Grandmaster Flash’s ex-girlfriends helped him build the basis for what ultimately led him to become a hip-hop pioneer — his record collection.
“I’m not proud of this — well — a lot of my collection came from dating women,” Flash said during an interview at the Bryant Park Corporation’s headquarters in midtown earlier this month. The DJ who rose to fame in the Bronx in the ‘70s headlined Bryant Park’s Barefoot Ball on Wednesday.
The artist said he’d been interested in vinyl since he was “just a tot” playing with his father’s off-limits record player when he went off to work. In his teens, he decided it was time to get his hands on his own records to continue exploring with sound and music. That’s where his exes come in.
“If I went to dinner at a person’s house, if I dated somebody and they wanted me to meet their parents, I would say Mrs. — let’s just say the last name was Williams — ‘Mrs. Williams, would you happen to have any old records lying around that you don’t want or need?’” Flash recalled. “And they would say, ‘Boy, go on in that closet right there. There’s a whole bunch of them. I don’t know. We don’t even want that junk.’”
What Flash’s exes’ families saw as “junk,” he literally saw as treasure.
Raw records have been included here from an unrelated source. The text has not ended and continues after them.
File: config.mk
export PLATFORM = sky130hd
export DESIGN_NAME = move_issuer
export DESIGN_NICKNAME = d
export VERILOG_FILES = /design/src/rtl/move_issuer.sv
export SDC_FILE = /design/constraint.sdc
export NUM_CORES = 1
export LEC_CHECK = 0
export CORE_MARGIN = 2
export CORE_UTILIZATION = 45
export DETAILED_ROUTE_END_ITERATION = 16
export DONT_BUFFER_PORTS = 1
export PLACE_DENSITY = 0.65
export SYNTH_ARGS = -nofsm -noshare
export SYNTH_HDL_FRONTEND = slang
export SYNTH_SLANG_ARGS = --single-unit
File: constraint.sdc
create_clock -name clk -period 6 [get_ports clk]
set_clock_uncertainty 0.05 [all_clocks]
set_input_delay 1.2 -clock clk [delete_from_list [all_inputs] [get_ports clk]]
set_output_delay 1.2 -clock clk [all_outputs]
set_load 0.02 [all_outputs]
File: src/rtl/move_issuer.sv
// Keypad-to-move producer for the board recorder: validates presses, alternates O/X,
// forfeits idle turns and keeps per-player move histories for the vanishing-mark display.
module move_issuer #(
    parameter int TIMEOUT_CYCLES = 1000,
    parameter int HIST_DEPTH     = 3
) (
    input  logic        clk,
    input  logic        rst,
    input  logic        game_state,
    input  logic        key_valid,
    input  logic [3:0]  key_pos,
    input  logic [17:0] board,
    output logic [1:0]  mark,
    output logic [3:0]  position,
    output logic [1:0]  turn,
    output logic        oldest_valid,
    output logic [3:0]  oldest_pos,
    output logic        reject,
    output logic        timeout
);

    localparam int CNT_W  = $clog2(TIMEOUT_CYCLES);
    localparam int PTR_W  = (HIST_DEPTH > 1) ? $clog2(HIST_DEPTH) : 1;
    localparam int FILL_W = $clog2(HIST_DEPTH + 1);

    localparam logic [CNT_W-1:0]  CNT_MAX  = CNT_W'(TIMEOUT_CYCLES - 1);
    localparam logic [PTR_W-1:0]  PTR_LAST = PTR_W'(HIST_DEPTH - 1);
    localparam logic [FILL_W-1:0] FILL_MAX = FILL_W'(HIST_DEPTH);

    typedef enum logic [1:0] {
        S_IDLE,
        S_WAIT_KEY,
        S_COMMIT
    } state_t;

    state_t                                state_q, state_d;
    logic [CNT_W-1:0]                      cnt_q, cnt_d;
    logic [1:0]                            mark_q, mark_d;
    logic [3:0]                            position_q, position_d;
    logic [1:0]                            turn_q, turn_d;
    logic                                  reject_q, reject_d;
    logic                                  timeout_q, timeout_d;

    // Index 0 holds O's history, index 1 holds X's.
    logic [1:0][HIST_DEPTH-1:0][3:0]       hist_q, hist_d;
    logic [1:0][PTR_W-1:0]                 head_q, head_d;
    logic [1:0][PTR_W-1:0]                 tail_q, tail_d;
    logic [1:0][FILL_W-1:0]                fill_q, fill_d;

    logic                                  mover;
    logic                                  cell_free;
    logic                                  key_ok;

    function automatic logic [PTR_W-1:0] ptr_inc(input logic [PTR_W-1:0] p);
        return (p == PTR_LAST) ? '0 : p + PTR_W'(1);
    endfunction

    // turn = 01 selects O (index 0), 10 selects X (index 1).
    assign mover = turn_q[1];

    always_comb begin
        // NOTE: every output of a combinational block gets a default first, so no path leaves it unassigned and infers a latch.
        cell_free = 1'b0;
        for (int i = 0; i < 9; i++) begin
            if (key_pos == 4'(i)) cell_free = (board[2*i +: 2] == 2'b00);
        end
    end

    assign key_ok = key_valid && cell_free;

    always_comb begin
        state_d    = state_q;
        cnt_d      = cnt_q;
        mark_d     = 2'b00;
        position_d = position_q;
        turn_d     = turn_q;
        reject_d   = 1'b0;
        timeout_d  = 1'b0;
        hist_d     = hist_q;
        head_d     = head_q;
        tail_d     = tail_q;
        fill_d     = fill_q;

        if (!game_state) begin
            state_d = S_IDLE;
            turn_d  = 2'b00;
            cnt_d   = '0;
            head_d  = '0;
            tail_d  = '0;
            fill_d  = '0;
        end else begin
            unique case (state_q)
                S_IDLE: begin
                    state_d = S_WAIT_KEY;
                    turn_d  = 2'b01;
                    cnt_d   = '0;
                    head_d  = '0;
                    tail_d  = '0;
                    fill_d  = '0;
                end
                S_WAIT_KEY: begin
                    if (key_ok) begin
                        mark_d     = turn_q;
                        position_d = key_pos;
                        state_d    = S_COMMIT;
                    end else begin
                        // A rejected key neither restarts the idle count nor masks an expiry.
                        reject_d = key_valid;
                        if (cnt_q == CNT_MAX) begin
                            timeout_d = 1'b1;
                            turn_d    = {turn_q[0], turn_q[1]};
                            cnt_d     = '0;
                        end else begin
                            cnt_d = cnt_q + CNT_W'(1);
                        end
                    end
                end
                S_COMMIT: begin
                    hist_d[mover][tail_q[mover]] = position_q;
                    tail_d[mover] = ptr_inc(tail_q[mover]);
                    if (fill_q[mover] == FILL_MAX) begin
                        head_d[mover] = ptr_inc(head_q[mover]);
                    end else begin
                        fill_d[mover] = fill_q[mover] + FILL_W'(1);
                    end
                    turn_d  = {turn_q[0], turn_q[1]};
                    cnt_d   = '0;
                    state_d = S_WAIT_KEY;
                end
                default: state_d = S_IDLE;
            endcase
        end
    end

    always_ff @(posedge clk or negedge rst) begin
        // NOTE: sequential state uses non-blocking assignments so every flop samples pre-edge values.
        if (!rst) begin
            state_q    <= S_IDLE;
            cnt_q      <= '0;
            mark_q     <= 2'b00;
            position_q <= 4'd0;
            turn_q     <= 2'b00;
            reject_q   <= 1'b0;
            timeout_q  <= 1'b0;
            head_q     <= '0;
            tail_q     <= '0;
            fill_q     <= '0;
        end else begin
            state_q    <= state_d;
            cnt_q      <= cnt_d;
            mark_q     <= mark_d;
            position_q <= position_d;
            turn_q     <= turn_d;
            reject_q   <= reject_d;
            timeout_q  <= timeout_d;
            head_q     <= head_d;
            tail_q     <= tail_d;
            fill_q     <= fill_d;
        end
    end

    // NOTE: history storage is not reset; the fill counts are, and oldest_pos is gated by them.
    always_ff @(posedge clk) begin
        hist_q <= hist_d;
    end

    assign oldest_valid = (turn_q != 2'b00) && (fill_q[mover] == FILL_MAX);
    assign oldest_pos   = oldest_valid ? hist_q[mover][head_q[mover]] : 4'd0;

    assign mark     = mark_q;
    assign position = position_q;
    assign turn     = turn_q;
    assign reject   = reject_q;
    assign timeout  = timeout_q;

endmodule

; After elaboration in Yosys (flattened, before gate mapping)
; Index checks and enable logic that the tools add are counted.
; Widths: inputs -> output; s select.
[totals]
register_bits = 58
output_inout_bits = 15
in_bits = 26
[op_classes]
addsub = 4
eq_ne = 22
n_reduce_logical = 23
n_mux = 61
n_lt_le_gt_ge = 5
[ops]
columns = operator, n
row1 = $mux 12, 3
row2 = $mux 2, 17
row3 = $mux 4, 8
row4 = $mux 10, 3
row5 = $bwmux 24, 1
row6 = $pmux 4 s2, 3
row7 = $logic_not 2->1, 10
row8 = $pmux 10 s2, 1
row9 = $eq 4x3->1 const B, 4
row10 = $mux 1, 16
row11 = $ne 3x3->1 const B, 5
row12 = $bwmux 4, 3
row13 = $demux 12 s1, 1
row14 = $add 10x1->10 const B, 1
row15 = $eq 10x10->1 const B, 1
row16 = $bmux 4 s2, 1
row17 = $demux 4 s2, 1
row18 = $eq 2x2->1 const B, 4
row19 = $eq 4x2->1 const B, 2
row20 = $reduce_and 2->1, 4
row21 = $add 2x1->2 const B, 3
row22 = $lt 2x3->1 const B, 2
row23 = $pmux 2 s3, 1
row24 = $reduce_and 3->1, 2
row25 = other kinds (15), 18

; Logic depth before layout (Yosys ltp)
[depth]
word_depth = 14
mapped_depth = 9
depth_no_buf = 7

; Worst setup path before layout
; Ideal clock, no wire load.
[synth_timing]
kind = reg-to-output
startpoint = register turn_q[1] (netlist: turn[1])
endpoint = output port oldest_pos[2]
path_slack_ps = 2512
stages_incl_launch_ff = 8
arrival_time_ps = 2238
required_ps = 4750
path_cell_list = dfrtp_1 -> clkbuf_1 -> clkbuf_1 -> mux2_2 -> ha_1 -> o21a_1 -> nand2_1 -> a31oi_1
[synth_between]
elab_chain_len = 5
elab_cells_between_ends = 12
classes_between = 1 x eq/ne / 9 x mux / 2 x reduce/logical
[synth_rtl]
columns = item, line
row1 = from (decl), 40  ; logic [1:0] turn_q, turn_d;
row2 = from (signal assigned), 153  ; turn_q <= turn_d;
row3 = $mux 2 (not written as such) (2 in series), 167  ; assign oldest_valid = (turn_q != 2'b00) && (fill_q[mover] == FILL_MAX);
row4 = $eq 2x2->1, 167
row5 = $logic_and 1x1->1 *, 167
row6 = net oldest_valid, 16  ; output logic oldest_valid,
row7 = $mux 4 *, 168  ; assign oldest_pos = oldest_valid ? hist_q[mover][head_q[mover]] : 4'd0;
row8 = to (decl), 17  ; output logic [3:0] oldest_pos,
; Mark *: on every way through the listed nets, which the timed path passes. The rest lies on a longest branch. The select of a mux whose other input is x is not followed.

; Final worst setup path
[layout_timing]
startpoint = register turn_q[1] (netlist: turn[1])
endpoint = output port oldest_pos[1]
[layout_between]
elab_chain_len = 5
elab_cells_between_ends = 12
classes_between = 1 x eq/ne / 9 x mux / 2 x reduce/logical
[layout_rtl]
columns = item, line
row1 = "$mux 12 (not written as such), or another cell as far along (2 in series)", 168
row2 = $bmux 4 s2 / $eq 2x2->1 (equally long branches), "168, 167"
row3 = $mux 4 (not written as such) / $logic_and 1x1->1 (equally long branches), "168, 167"
row4 = $mux 4 *, 168
; Mark *: on every way between the ends. The rest lies on a longest branch, timed or not. The select of a mux whose other input is x is not followed.

==> results.json <==
{
  "synth_compound_area_frac": 0.191,
  "cp-start-kind": "flip-flop",
  "io_buffer_count": 0,
  "row_count": 28,
  "synth_top_family_by_area": "compound AO/OA/AOI/OAI gates",
  "status": "complete, no violations",
  "cts_hold_buf": 0,
  "yosysTopAreaCellShare": 0.309,
  "tns_ps": 0,
  "ys_ff_latch": 58,
  "pin_count": 41,
  "die_w_um": 82.2,
  "dpl.hpwl_um": 3720,
  "route.detailed.drc": 0,
  "drt-pass1-iter-count": 4,
  "postCtsSetupBuffers": 0,
  "cts_resized": 0,
  "cp_slowest_cell": "o32ai_1",
  "drt_iter0_drc": 134,
  "overflow": 0,
  "max_freq_mhz": 243,
  "maxCapViolCount": 0,
  "cp.arrival_ps": 2870,
  "diodes": 0,
  "clock_tree.buffer_depth": 2,
  "post-route-util": 0.508,
  "syn_nets": 284,
  "synth_flop_cell": "dfrtp_1",
  "syn2layout_area_growth_pct": 9.17,
  "rsz0062_at_grt": "no",
  "hold_viol": 0,
  "track_usage": 0.174,
  "met1_usage": 0.246,
  "postSynthCellCount": 253,
  "synth_edf_count": 24,
  "synthXorXnorAreaFrac": 0,
  "place_congestion": 0.813,
  "initial_core_util": 0.465,
  "worstMarginPinSlew_ps": 1280,
  "yosysMostFrequentCell": "dfrtp_1",
  "async_reset_ff_frac": 0.586,
  "root_buffer": "clkbuf_8",
  "finalMaxSlewViolations": 0,
  "die-area_um2": 6760,
  "post_drt_wl_per_cell_um": 16.0,
  "yosys-mux-area-fraction": 0.0404,
  "synth_fa_ha_area_frac": 0.0227,
  "peakVddDrop_mv": 0.175,
  "met2_usage": 0.247,
  "grt_pass1_wl_um": 8830,
  "yosys.area.top_type": "dfrtp_1",
  "hp-class": "flip-flop to flip-flop",
  "grt_pass1_vias": 1783,
  "clock_latency_ps": 320,
  "place_area_um2": 2810,
  "multiInputGateArea_um2": 1100,
  "cts.clk_slew.worst_paths_ps": 70,
  "netlist_area_um2": 2760,
  "critical_path_class": "flip-flop to output pin",
  "pre_cts_ws_ps": 2250,
  "synth-seq-area-share": 0.570,
  "top_usage_layer": "met2",
  "cts_tree": "done",
  "grt_max_degree": 35,
  "die_h_um": 82.2,
  "cts_sinks": 58,
  "period_minus_slack_ps": 4120,
  "crit_path_max_fanout": 31,
  "synth.distinct_cells": 46,
  "drive_above_1_share": 0.105,
  "power_density_nw_per_um2": 300,
  "setup_slack_ps": 1880,
  "p_leak_nw": 1.20,
  "avgSynthCellArea_um2": 10.9,
  "setup_viol": 0,
  "fin_nets": 284,
  "core-area_um2": 5920,
  "critPathMaxStageDelay_ps": 980,
  "yosysWarnings": 0,
  "htree_levels": 3,
  "grt_util_met3": 0.0489,
  "synth_commonest_cells": "dfrtp_1, nand2_1, edfxtp_1, o21ai_0, nor2_1",
  "vias": 1934,
  "via_per_inst": 5.81,
  "netlist_top_cells_area": "dfrtp_1, edfxtp_1, o21ai_0",
  "crit_chain": "o32ai_1 -> a22oi_1 -> nand3_1 -> nand2_1 -> a21oi_1",
  "ant_nets": 0,
  "slew_headroom": 0.135,
  "timing.final.crit_share": 0.686,
  "synthSimpleGateAreaFrac": 0.146,
  "cts_made_buffers": 9,
  "final_area_um2": 3010,
  "routed_wl_um": 5320,
  "crit_path_end_kind": "output pin",
  "regArea_um2": 1570,
  "fillers": 518,
  "antenna_found_initial": 0,
  "cp.required_ps": 4750
}
==> cells by family (layout without fill, tap and decap cells) <==
logic type,count (synthesis),count (layout)
AO/OA/AOI/OAI,78,78
AND/OR/NAND/NOR,82,82
flip-flops,58,58
adder cells (fa/ha/maj),5,5
buffers and inverters,21,26
multiplexers,9,9
==> worst max-delay path: cells and delay by family, from the launching register on <==
kind | cells | cell delay (ps)
compound gates | 3 | 1530
flops | 1 | 780
simple gates | 2 | 210
==> path summary, 6_finish.rpt <==
check | from | end | slack [ps] | cells after the start
max in group asynchronous | rst | reject | 5300 | 0
setup / recovery | turn[1] | oldest_pos[1] | 1880 | 5
hold reg to reg | cnt_q[9] | cnt_q[9] | 430 | 1
setup reg to reg | turn[1] | head_q[0] | 3480 | 5
min in group asynchronous | rst | head_q[1] | 510 | 0
hold / removal | cnt_q[9] | cnt_q[9] | 430 | 1
==> stage by stage <==
stage	instances	hold WS [ps]	power [mW]
after detailed placement	317	421	0.555
after global placement	317	422	0.553
final	333	434	0.903
after global routing	333	452	0.948
after floorplan	253	394	0.535
after CTS	333	432	0.913
==> final cells by class <==
| class | count | share of cell area |
|---|---|---|
| Sequential cell | 58 | 0.522 |
| Multi-Input combinational cell | 174 | 0.366 |
| Clock buffer | 9 | 0.0412 |
| Tap cell | 75 | 0.0312 |
| Clock inverter | 7 | 0.0262 |
| Inverter | 10 | 0.0125 |
==> routing by layer <==
metal  vias to the layer above  wire, µm
met2                        46      2380
met4                         0        94
met3                        10       278
met5                         -         0
li1                        959         -
met1                       919      2570
==> placed cells by master, fill, tap and decap left out, types with 2 or more instances in the layout <==
cell type / count
a21o_1: 5
a21oi_1: 15
a22o_1: 3
a22oi_1: 8
and2_1: 2
clkbuf_8: 9
clkinv_4: 2
clkinvlp_4: 3
dfrtp_1: 34
edfxtp_1: 24
ha_1: 5
inv_1: 10
mux2_2: 7
nand2_1: 27
nand2b_1: 2
nand3_1: 9
nand4_1: 4
nor2_1: 16
nor2b_1: 2
nor3_1: 7
nor3b_1: 3
nor4_1: 3
nor4b_1: 2
o21ai_0: 22
o31ai_1: 6
o32ai_1: 2
o41ai_1: 4
==> state kept, by name, indices dropped and copies added, names as in the netlist <==
register	count
tail_q	4
hist_q	24
turn	2
fill_q	4
mark	2
timeout	1
position	4
head_q	4
reject	1
cnt_q	10
state_q	2
==> power breakdown <==
group | switching [mW] | internal [mW]
clock | 0.164 | 0.194
sequential | 0.0452 | 0.442
combinational | 0.0349 | 0.0231
Note: power is estimated with default switching activity, not from simulation.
“I’d go in there and,” Flash said, pausing to gasp as if a pile of records appeared in front of him. “I’d say, ‘Can I go get a shopping cart? I’ll be right back.’ I would take them home and I’d sit there and listen to every cut.”
In that record collection? A wide range from pop to rock to jazz to funk including English band The Stiffs, Bob James and Incredible Bongo Band.
The artist, of course, also shopped for tracks at local record stores. Disc-o-mat and Downstairs Records, formerly found in midtown, were two of Flash’s go-to spots.